Task brief:
Your output should be the lines from the start of the data through the line containing "export DESIGN_NICKNAME = d", exactly and nothing more.

Records excerpted from a collection:

==> config.mk <==
export PLATFORM = sky130hd
export DESIGN_NAME = mdu_control_flat
export DESIGN_NICKNAME = d
export VERILOG_FILES = /design/src/rtl/mdu_pkg.sv /design/src/rtl/mdu_control_if.sv /design/src/rtl/mdu_step.sv /design/src/rtl/mdu_control.sv /design/src/flat_wrapper.sv
export SDC_FILE = /design/constraint.sdc
export NUM_CORES = 1
export LEC_CHECK = 0
export CORE_ASPECT_RATIO = 0.9
export CORE_MARGIN = 2
export CORE_UTILIZATION = 45
export DETAILED_ROUTE_END_ITERATION = 10
export DONT_BUFFER_PORTS = 1
export GPL_ROUTABILITY_DRIVEN = 0
export PLACE_DENSITY = 0.61
export SLEW_MARGIN = 20
export SYNTH_ARGS = -nofsm -noshare
export SYNTH_HDL_FRONTEND = slang
export SYNTH_HIERARCHICAL = 1
export SYNTH_SLANG_ARGS = --single-unit
==> constraint.sdc <==
create_clock -name clk -period 6.4 [get_ports clk]
set_input_delay 0.32 -clock clk [delete_from_list [all_inputs] [get_ports clk]]
set_output_delay 0.32 -clock clk [all_outputs]
set_load 0.01 [all_outputs]
==> src/rtl/mdu_pkg.sv <==
// mdu_pkg: shared definitions for the multiply/divide unit.
//   - opcode and funct encodings decoded by mdu_control
//   - FSM state enum (ACC is only reached when MDU_MADD_EN is defined)
//   - default operand width
// Optional feature macro: MDU_MADD_EN (SPECIAL2 madd/maddu/msub/msubu).
package mdu_pkg;

  localparam int MDU_DATA_W = 32;

  localparam logic [5:0] OP_SPECIAL  = 6'b000000;
  localparam logic [5:0] OP_SPECIAL2 = 6'b011100;

  // SPECIAL funct codes
  localparam logic [5:0] FN_MFHI  = 6'b010000;
  localparam logic [5:0] FN_MTHI  = 6'b010001;
  localparam logic [5:0] FN_MFLO  = 6'b010010;
  localparam logic [5:0] FN_MTLO  = 6'b010011;
  localparam logic [5:0] FN_MULT  = 6'b011000;
  localparam logic [5:0] FN_MULTU = 6'b011001;
  localparam logic [5:0] FN_DIV   = 6'b011010;
  localparam logic [5:0] FN_DIVU  = 6'b011011;

  // SPECIAL2 funct codes (multiply-accumulate)
  localparam logic [5:0] FN_MADD  = 6'b000000;
  localparam logic [5:0] FN_MADDU = 6'b000001;
  localparam logic [5:0] FN_MSUB  = 6'b000100;
  localparam logic [5:0] FN_MSUBU = 6'b000101;

  typedef enum logic [2:0] {
    IDLE,
    MUL,
    DIV,
    FIX,
    ACC
  } state_t;

endpackage

==> src/rtl/mdu_control_if.sv <==
// mdu_control_if: EX-stage to multiply/divide unit connection.
//   master (pipeline side): drives flush, op_valid, alu_op, alu_funct,
//                           src_a, src_b; observes the unit's outputs.
//   slave  (mdu_control):   drives busy, result, result_valid, hi, lo,
//                           div_by_zero.
interface mdu_control_if
  import mdu_pkg::*;
#(
  parameter int DATA_W = MDU_DATA_W
);

  logic              flush;
  logic              op_valid;
  logic [5:0]        alu_op;
  logic [5:0]        alu_funct;
  logic [DATA_W-1:0] src_a;
  logic [DATA_W-1:0] src_b;
  logic              busy;
  logic [DATA_W-1:0] result;
  logic              result_valid;
  logic [DATA_W-1:0] hi;
  logic [DATA_W-1:0] lo;
  logic              div_by_zero;

  modport master (
    output flush, op_valid, alu_op, alu_funct, src_a, src_b,
    input  busy, result, result_valid, hi, lo, div_by_zero
  );

  modport slave (
    input  flush, op_valid, alu_op, alu_funct, src_a, src_b,
    output busy, result, result_valid, hi, lo, div_by_zero
  );

endinterface

==> src/rtl/mdu_step.sv <==
// mdu_step: one iteration of the iterative multiply/divide datapath,
// resolving BITS_PER_CYCLE bits combinationally.
//   is_div          1: restoring divide step, 0: shift-add multiply step
//   operand         multiplicand magnitude or divisor magnitude
//   hi_in / lo_in   current partial state
//                   multiply: hi = running upper product, lo = multiplier
//                             being shifted out / product bits shifted in
//                   divide:   hi = partial remainder, lo = dividend being
//                             shifted out / quotient bits shifted in
//   hi_out / lo_out state after BITS_PER_CYCLE bits
module mdu_step #(
  parameter int DATA_W         = 32,
  parameter int BITS_PER_CYCLE = 1
) (
  input  logic              is_div,
  input  logic [DATA_W-1:0] operand,
  input  logic [DATA_W-1:0] hi_in,
  input  logic [DATA_W-1:0] lo_in,
  output logic [DATA_W-1:0] hi_out,
  output logic [DATA_W-1:0] lo_out
);

  // One extra bit holds the multiply carry or the divide trial difference.
  logic [DATA_W:0] wide;

  always_comb begin
    hi_out = hi_in;
    lo_out = lo_in;
    wide   = '0;
    for (int i = 0; i < BITS_PER_CYCLE; i++) begin
      if (is_div) begin
        // Remainder stays below the divisor, so the trial value fits DATA_W+1 bits.
        wide = {hi_out, lo_out[DATA_W-1]};
        if (wide >= {1'b0, operand}) begin
          wide   = wide - {1'b0, operand};
          lo_out = {lo_out[DATA_W-2:0], 1'b1};
        end else begin
          lo_out = {lo_out[DATA_W-2:0], 1'b0};
        end
        hi_out = wide[DATA_W-1:0];
      end else begin
        wide   = {1'b0, hi_out} + (lo_out[0] ? {1'b0, operand} : '0);
        lo_out = {wide[0], lo_out[DATA_W-1:1]};
        hi_out = wide[DATA_W:1];
      end
    end
  end

endmodule

==> src/rtl/mdu_control.sv <==
// mdu_control: MIPS32 multiply/divide unit beside the EX-stage ALU.
// Decodes SPECIAL mult/multu/div/divu/mfhi/mflo/mthi/mtlo, runs an
// iterative shift-add multiply or restoring divide on operand magnitudes,
// applies the sign fix-up in FIX, and owns HI/LO.
// Ports:
//   clk    rising-edge clock
//   rst_n  asynchronous active-low reset
//   bus    mdu_control_if.slave (flush, op_valid, alu_op, alu_funct,
//          src_a, src_b in; busy, result, result_valid, hi, lo,
//          div_by_zero out)
// Optional feature macro: MDU_MADD_EN adds SPECIAL2 madd/maddu/msub/msubu,
// which insert one ACC cycle after FIX to fold the product into HI:LO.
module mdu_control
  import mdu_pkg::*;
#(
  parameter int DATA_W         = MDU_DATA_W,
  parameter int BITS_PER_CYCLE = 1
) (
  input  logic          clk,
  input  logic          rst_n,
  mdu_control_if.slave  bus
);

  localparam int N     = DATA_W / BITS_PER_CYCLE;
  localparam int CNT_W = (N > 1) ? $clog2(N) : 1;
  localparam logic [CNT_W-1:0] CNT_LAST = CNT_W'(N - 1);

  state_t state, state_next;

  logic [DATA_W-1:0] hi_q, lo_q, result_q;
  logic              result_valid_q, div_by_zero_q, busy_q;
  logic [CNT_W-1:0]  count_q;
  logic [DATA_W-1:0] acc_hi_q, acc_lo_q, operand_q;
  logic              op_div_q, neg_res_q, neg_rem_q;
`ifdef MDU_MADD_EN
  logic              op_acc_q, op_sub_q;
`endif

  logic dec_mul, dec_div, dec_signed, dec_mfhi, dec_mflo, dec_mthi, dec_mtlo;
`ifdef MDU_MADD_EN
  logic dec_acc, dec_sub;
`endif
  logic accept, op_known;
  logic a_neg, b_neg, b_zero;
  logic [DATA_W-1:0] mag_a, mag_b;
  logic [DATA_W-1:0] step_hi, step_lo;
  logic [2*DATA_W-1:0] prod_raw, prod_fixed;

  logic ld_mul, ld_div, ld_div0, do_step, do_fix;
  logic do_mthi, do_mtlo, do_mfhi, do_mflo;
`ifdef MDU_MADD_EN
  logic do_acc;
`endif

  // Instruction decode; unrecognised opcode/funct leaves every flag low,
  // so such an instruction is consumed without any effect.
  always_comb begin
    dec_mul    = 1'b0;
    dec_div    = 1'b0;
    dec_signed = 1'b0;
    dec_mfhi   = 1'b0;
    dec_mflo   = 1'b0;
    dec_mthi   = 1'b0;
    dec_mtlo   = 1'b0;
`ifdef MDU_MADD_EN
    dec_acc    = 1'b0;
    dec_sub    = 1'b0;
`endif
    if (bus.alu_op == OP_SPECIAL) begin
      case (bus.alu_funct)
        FN_MULT:  begin dec_mul = 1'b1; dec_signed = 1'b1; end
        FN_MULTU: dec_mul  = 1'b1;
        FN_DIV:   begin dec_div = 1'b1; dec_signed = 1'b1; end
        FN_DIVU:  dec_div  = 1'b1;
        FN_MFHI:  dec_mfhi = 1'b1;
        FN_MFLO:  dec_mflo = 1'b1;
        FN_MTHI:  dec_mthi = 1'b1;
        FN_MTLO:  dec_mtlo = 1'b1;
        default:  ;
      endcase
    end
`ifdef MDU_MADD_EN
    else if (bus.alu_op == OP_SPECIAL2) begin
      case (bus.alu_funct)
        FN_MADD:  begin dec_mul = 1'b1; dec_acc = 1'b1; dec_signed = 1'b1; end
        FN_MADDU: begin dec_mul = 1'b1; dec_acc = 1'b1; end
        FN_MSUB:  begin dec_mul = 1'b1; dec_acc = 1'b1; dec_sub = 1'b1; dec_signed = 1'b1; end
        FN_MSUBU: begin dec_mul = 1'b1; dec_acc = 1'b1; dec_sub = 1'b1; end
        default:  ;
      endcase
    end
`endif
  end

  // Accept condition and operand magnitudes for the iterative engine.
  always_comb begin
`ifdef MDU_MADD_EN
    op_known = (bus.alu_op == OP_SPECIAL) || (bus.alu_op == OP_SPECIAL2);
`else
    op_known = (bus.alu_op == OP_SPECIAL);
`endif
    accept = bus.op_valid & ~busy_q & ~bus.flush & op_known;
    a_neg  = dec_signed & bus.src_a[DATA_W-1];
    b_neg  = dec_signed & bus.src_b[DATA_W-1];
    mag_a  = a_neg ? -bus.src_a : bus.src_a;
    mag_b  = b_neg ? -bus.src_b : bus.src_b;
    b_zero = (bus.src_b == '0);
  end

  mdu_step #(
    .DATA_W         (DATA_W),
    .BITS_PER_CYCLE (BITS_PER_CYCLE)
  ) u_step (
    .is_div  (op_div_q),
    .operand (operand_q),
    .hi_in   (acc_hi_q),
    .lo_in   (acc_lo_q),
    .hi_out  (step_hi),
    .lo_out  (step_lo)
  );

  // Signed multiply results are negated when the operand signs differed.
  always_comb begin
    prod_raw   = {acc_hi_q, acc_lo_q};
    prod_fixed = neg_res_q ? -prod_raw : prod_raw;
  end

  // FSM state register.
  always_ff @(posedge clk or negedge rst_n) begin
    if (!rst_n) state <= IDLE;
    else        state <= state_next;
  end

  // FSM next-state; flush wins over everything, including a same-cycle accept.
  always_comb begin
    state_next = state;
    if (bus.flush) begin
      state_next = IDLE;
    end else begin
      case (state)
        IDLE: begin
          if (accept && dec_mul)                 state_next = MUL;
          else if (accept && dec_div && !b_zero) state_next = DIV;
        end
        MUL, DIV: if (count_q == '0) state_next = FIX;
`ifdef MDU_MADD_EN
        FIX:     state_next = op_acc_q ? ACC : IDLE;
`else
        FIX:     state_next = IDLE;
`endif
        ACC:     state_next = IDLE;
        default: state_next = IDLE;
      endcase
    end
  end

  // FSM outputs: one-cycle strobes that steer the datapath register block.
  always_comb begin
    ld_mul  = 1'b0;
    ld_div  = 1'b0;
    ld_div0 = 1'b0;
    do_step = 1'b0;
    do_fix  = 1'b0;
    do_mthi = 1'b0;
    do_mtlo = 1'b0;
    do_mfhi = 1'b0;
    do_mflo = 1'b0;
`ifdef MDU_MADD_EN
    do_acc  = 1'b0;
`endif
    if (!bus.flush) begin
      case (state)
        IDLE: begin
          ld_mul  = accept & dec_mul;
          ld_div  = accept & dec_div & ~b_zero;
          ld_div0 = accept & dec_div & b_zero;
          do_mthi = accept & dec_mthi;
          do_mtlo = accept & dec_mtlo;
          do_mfhi = accept & dec_mfhi;
          do_mflo = accept & dec_mflo;
        end
        MUL, DIV: do_step = 1'b1;
        FIX:      do_fix  = 1'b1;
`ifdef MDU_MADD_EN
        ACC:      do_acc  = 1'b1;
`endif
        default:  ;
      endcase
    end
  end

  // Datapath: HI/LO, read-back, pulses, iteration state and busy.
  // busy is registered from the next state so it covers the N iteration
  // cycles plus FIX (and ACC), and the single divide-by-zero cycle.
  always_ff @(posedge clk or negedge rst_n) begin
    if (!rst_n) begin
      hi_q           <= '0;
      lo_q           <= '0;
      result_q       <= '0;
      result_valid_q <= 1'b0;
      div_by_zero_q  <= 1'b0;
      busy_q         <= 1'b0;
      count_q        <= '0;
      acc_hi_q       <= '0;
      acc_lo_q       <= '0;
      operand_q      <= '0;
      op_div_q       <= 1'b0;
      neg_res_q      <= 1'b0;
      neg_rem_q      <= 1'b0;
`ifdef MDU_MADD_EN
      op_acc_q       <= 1'b0;
      op_sub_q       <= 1'b0;
`endif
    end else begin
      result_valid_q <= 1'b0;
      div_by_zero_q  <= 1'b0;
      busy_q         <= (state_next != IDLE) | ld_div0;

      if (do_mthi) hi_q <= bus.src_a;
      if (do_mtlo) lo_q <= bus.src_a;
      if (do_mfhi) begin result_q <= hi_q; result_valid_q <= 1'b1; end
      if (do_mflo) begin result_q <= lo_q; result_valid_q <= 1'b1; end

      if (ld_div0) begin
        hi_q          <= bus.src_a;
        lo_q          <= '1;
        div_by_zero_q <= 1'b1;
      end

      if (ld_mul || ld_div) begin
        acc_hi_q  <= '0;
        acc_lo_q  <= ld_mul ? mag_b : mag_a;
        operand_q <= ld_mul ? mag_a : mag_b;
        op_div_q  <= ld_div;
        neg_res_q <= a_neg ^ b_neg;
        neg_rem_q <= a_neg;
        count_q   <= CNT_LAST;
`ifdef MDU_MADD_EN
        op_acc_q  <= dec_acc;
        op_sub_q  <= dec_sub;
`endif
      end

      if (do_step) begin
        acc_hi_q <= step_hi;
        acc_lo_q <= step_lo;
        if (count_q != '0) count_q <= count_q - CNT_W'(1);
      end

      if (do_fix) begin
        if (op_div_q) begin
          lo_q <= neg_res_q ? -acc_lo_q : acc_lo_q;
          hi_q <= neg_rem_q ? -acc_hi_q : acc_hi_q;
        end
`ifdef MDU_MADD_EN
        else if (op_acc_q) begin
          // Keep the signed product for the following ACC cycle.
          {acc_hi_q, acc_lo_q} <= prod_fixed;
        end
`endif
        else begin
          {hi_q, lo_q} <= prod_fixed;
        end
      end

`ifdef MDU_MADD_EN
      if (do_acc) begin
        {hi_q, lo_q} <= op_sub_q ? ({hi_q, lo_q} - prod_raw)
                                 : ({hi_q, lo_q} + prod_raw);
      end
`endif
    end
  end

  assign bus.busy         = busy_q;
  assign bus.result       = result_q;
  assign bus.result_valid = result_valid_q;
  assign bus.hi           = hi_q;
  assign bus.lo           = lo_q;
  assign bus.div_by_zero  = div_by_zero_q;

endmodule

==> src/flat_wrapper.sv <==
// flat-port wrapper written by rule: the top's interface ports become plain ports
module mdu_control_flat import mdu_pkg::*;
#(
  parameter int DATA_W         = MDU_DATA_W,
  parameter int BITS_PER_CYCLE = 1
)
  (clk, rst_n, bus_flush, bus_op_valid, bus_alu_op, bus_alu_funct, bus_src_a, bus_src_b, bus_busy, bus_result, bus_result_valid, bus_hi, bus_lo, bus_div_by_zero);
  mdu_control_if #(.DATA_W(DATA_W)) bus_i ();
  input  logic clk;
  input  logic rst_n;
  input wire logic [$bits(bus_i.flush)-1:0] bus_flush;
  input wire logic [$bits(bus_i.op_valid)-1:0] bus_op_valid;
  input wire logic [$bits(bus_i.alu_op)-1:0] bus_alu_op;
  input wire logic [$bits(bus_i.alu_funct)-1:0] bus_alu_funct;
  input wire logic [$bits(bus_i.src_a)-1:0] bus_src_a;
  input wire logic [$bits(bus_i.src_b)-1:0] bus_src_b;
  output wire logic [$bits(bus_i.busy)-1:0] bus_busy;
  output wire logic [$bits(bus_i.result)-1:0] bus_result;
  output wire logic [$bits(bus_i.result_valid)-1:0] bus_result_valid;
  output wire logic [$bits(bus_i.hi)-1:0] bus_hi;
  output wire logic [$bits(bus_i.lo)-1:0] bus_lo;
  output wire logic [$bits(bus_i.div_by_zero)-1:0] bus_div_by_zero;
  assign bus_i.flush = bus_flush;
  assign bus_i.op_valid = bus_op_valid;
  assign bus_i.alu_op = bus_alu_op;
  assign bus_i.alu_funct = bus_alu_funct;
  assign bus_i.src_a = bus_src_a;
  assign bus_i.src_b = bus_src_b;
  assign bus_busy = bus_i.busy;
  assign bus_result = bus_i.result;
  assign bus_result_valid = bus_i.result_valid;
  assign bus_hi = bus_i.hi;
  assign bus_lo = bus_i.lo;
  assign bus_div_by_zero = bus_i.div_by_zero;
  mdu_control #(.DATA_W(DATA_W), .BITS_PER_CYCLE(BITS_PER_CYCLE)) u_core (.clk(clk), .rst_n(rst_n), .bus(bus_i));
endmodule
==> results of run 1 <==
[worst paths after layout]
kind                                     start             endpoint  slack (ns)
max in group asynchronous                rst_n   u_core/acc_lo_q[0]        5.04
max                        u_core/acc_hi_q[11]  u_core/acc_hi_q[25]        2.31
min reg2reg                  u_core/count_q[3]    u_core/count_q[3]        0.48
max reg2reg                u_core/acc_hi_q[11]  u_core/acc_hi_q[25]        2.31
min in group asynchronous                rst_n    u_core/bus.lo[15]        0.38
min                              bus_src_a[25]  u_core/acc_lo_q[25]        0.03
[layer usage]
metal / track usage, % / wire (um)
met5: 0 / 0
met1: 46.8 / 28400
met4: 7.91 / 1660
met3: 8.10 / 7770
met2: 45.6 / 27000
[synth_stat cells (all sizes together) (35+ instances only)]
| cell | instances |
|---|---|
| a21oi | 162 |
| ha | 69 |
| nor3 | 71 |
| a22o | 35 |
| inv | 68 |
| buf | 45 |
| clkbuf | 80 |
| a21o | 43 |
| mux2 | 35 |
| nand2 | 228 |
| xor2 | 70 |
| and2 | 40 |
| dfrtp | 206 |
| mux2i | 52 |
| o21ai | 179 |
| nand3 | 41 |
| nor2 | 146 |
| xnor2 | 94 |
[where the power goes]
part	internal [uW]	leakage, uW	switching [uW]
Sequential	1310	0.00286	7.41
Clock	890	0.000397	600
Combinational	98.1	0.00503	156
[flip-flops by register name, summed over array words and instances, names as in the netlist]
signal and count:
u_core/count_q 5, u_core/acc_hi_q 32, u_core/neg_res_q 1, u_core/state 3, u_core/bus.lo 32, u_core/bus.result_valid 1, u_core/op_div_q 1, u_core/bus.hi 32
u_core/bus.busy 1, u_core/bus.result 32, u_core/bus.div_by_zero 1, u_core/neg_rem_q 1, u_core/operand_q 32, u_core/acc_lo_q 32
[stage by stage]
step	cell area, sq um	util (%)	std cells	setup slack (ns)
after floorplan	17300	-	2099	3.26
after global placement	17500	45.8	2477	2.44
after detailed placement	17500	45.8	2477	2.37
after CTS	18700	49.0	2558	2.37
after global routing	18700	49.1	2559	2.13
final	18700	49.1	2559	2.31
[layout make-up]
type	instances	area share (%)
clock buffer	30	3.49
inverter	68	1.36
clock inverter	14	1.07
timing repair buffer	51	2.74
tap	490	3.27
multi-input combinational	1700	60.5
sequential	206	27.5
[what timing repair did]
item	CTS	global route
endpoints found under the hold margin	268	0
hold buffers	37	0
endpoints found under the setup margin	0	0
[logic make-up after synthesis]
kind of cell,share of synthesized area [%]
other,0.0217
and+or+nand+nor,20.6
adders and majority gates,5.23
muxes,5.30
AOI/OAI and AO/OA,26.1
buffers and inverters,4.62
xor gates and xnor gates,8.32
DFF,29.9
==> metrics.yaml, run 1 <==
layout:
  drive_above_1_share_pct: 7.15
  multi_input_area_sq_mm: 0.0113
  final_nets: 2202
  nFillCells: 3710
  seq_area_sq_mm: 0.00516
  final_common_cell: "nand2_1"
  layout_common_cells: "nand2_1 (228), dfrtp_1 (204), o21ai_0 (165), a21oi_1 (158), nor2_1 (143)"
  syn_to_final_growth_pct: 8.49
  insertedDiodeCount: 0
global_route:
  grt_max_degree: 207
  grt_pass1_wl_um: 97600
  antenna_found_initial: 4
  overflow: 0
  grt_pass1_vias: 15800
  track_usage_pct: 31.6
clocking:
  clk_path_buf_depth: 3
  clock_latency_ns: 0.56
  path_clk_slew_ns: 0.06
  cts_setup_buffers: 0
  root_buffer: "clkbuf_16"
  cts_inserted_buffers: 24
  cts_tree: "yes"
  cts_resized: 0
  clock-sinks: 206
  h-tree-depth: 1
synthesis:
  syn_inst: 2099
  ys.flop_type: "dfrtp_1"
  yosysTopAreaCellShare_pct: 29.9
  ys_types: 95
  yosys_warnings: 6
  syn_nets: 2250
  synth_largest_area_cell: "dfrtp_1"
  syn_avg_cell_area_sq_um: 8.23
  synth.area.top_cells: "dfrtp_1 (30%), ha_1 (5.0%), nand2_1 (5.0%)"
  synthArstFlopShare_pct: 100
  ys_seq_area_share_pct: 29.9
  syn_area_sq_mm: 0.0173
  synth-seq-cells: 206
  synth_edf_count: 0
drt:
  firstDrtPassIters: 6
  wl_per_cell_um: 25.3
  ant_nets: 0
  drc: 0
  drt_wl_total_um: 64800
  drtIter0Drc: 2290
  via_count: 16900
  routed_via_density: 6.61
sta:
  clock.fmax_mhz: 244
  fin_hold_ws_ns: 0.0288
  setup_violations: 0
  finalHoldViolCount: 0
  worstMarginPinSlew_ns: 1.11
  finClkSkew_ns: 0.0305
  slew_headroom_pct: 25.8
  rsz0062_at_grt: "false"
  fin_tns_setup_ns: 0
  period_needed_ns: 4.09
  fin_crit_sh_pct: 63.9
  finalMaxSlewViolations: 0
floorplanning:
  die_x_um: 210
  die-area_sq_mm: 0.0400
  ioPinCount: 179
  dieHeight_um: 190
  initial_core_util_pct: 45.3
  row_count: 68
  core_sq_mm: 0.0381
setup_path:
  reg2reg_depth: 12
  startpoint_type: "flop"
  worst_ep_required_time_ns: 6.84
  path_max_fanout: 37
  cp_top_family: "compound AO/OA/AOI/OAI gates"
  crit_slowest_cell: "o21ai_4"
  timing.critical_path.mode_cell: "a21oi_1"
  crit_chain: "ha_1 -> a21oi_1 -> and2b_1 -> nand4_1 -> o2111ai_1 -> a21boi_2 -> o21ai_4 -> buf_4 -> nor2_1 -> a21oi_1 -> a21oi_1 -> a22o_1"
  cp_slowest_stage_delay_ns: 0.89
  setup.worst_path.end_class: "flop"
  critPathKind: "flop to flop"
  cp_num_cells: 12
  path_buf_inv: 1
  worst_ep_arrival_time_ns: 4.54
place:
  dp_hpwl_um: 47900
  port_buffers: 0
worst_hold_path:
  worstHoldPathType: "input pin to flop"
  hold_depth: 2
power_and_ir_drop:
  vdd_ir_drop_max_mv: 0.191
  power.total_uw: 3060
  p_leak_uw: 0.00830
  power-per-cell-area_mw_per_mm2: 163
flow_run:
  max-cap-violations: 0
outcome:
  outcome: "complete, no violations"
Note: power is estimated with default switching activity, not from simulation.
==> inputs of run 2 (changes only) <==
==> constraint.sdc (replaced) <==
create_clock -name clk -period 4.1 [get_ports clk]
set_input_delay 0.205 -clock clk [delete_from_list [all_inputs] [get_ports clk]]
set_output_delay 0.205 -clock clk [all_outputs]
set_load 0.01 [all_outputs]
==> run 2 against run 1 <==
Net effect:
- the run now ends with hold timing left
- clock-buffer cell count did not move
- clock skew decreased by 0.020 ns
- total power up 55%
- routed wire length rose by 2.8%
- die area unchanged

Your solution:
==> config.mk <==
export PLATFORM = sky130hd
export DESIGN_NAME = mdu_control_flat
export DESIGN_NICKNAME = d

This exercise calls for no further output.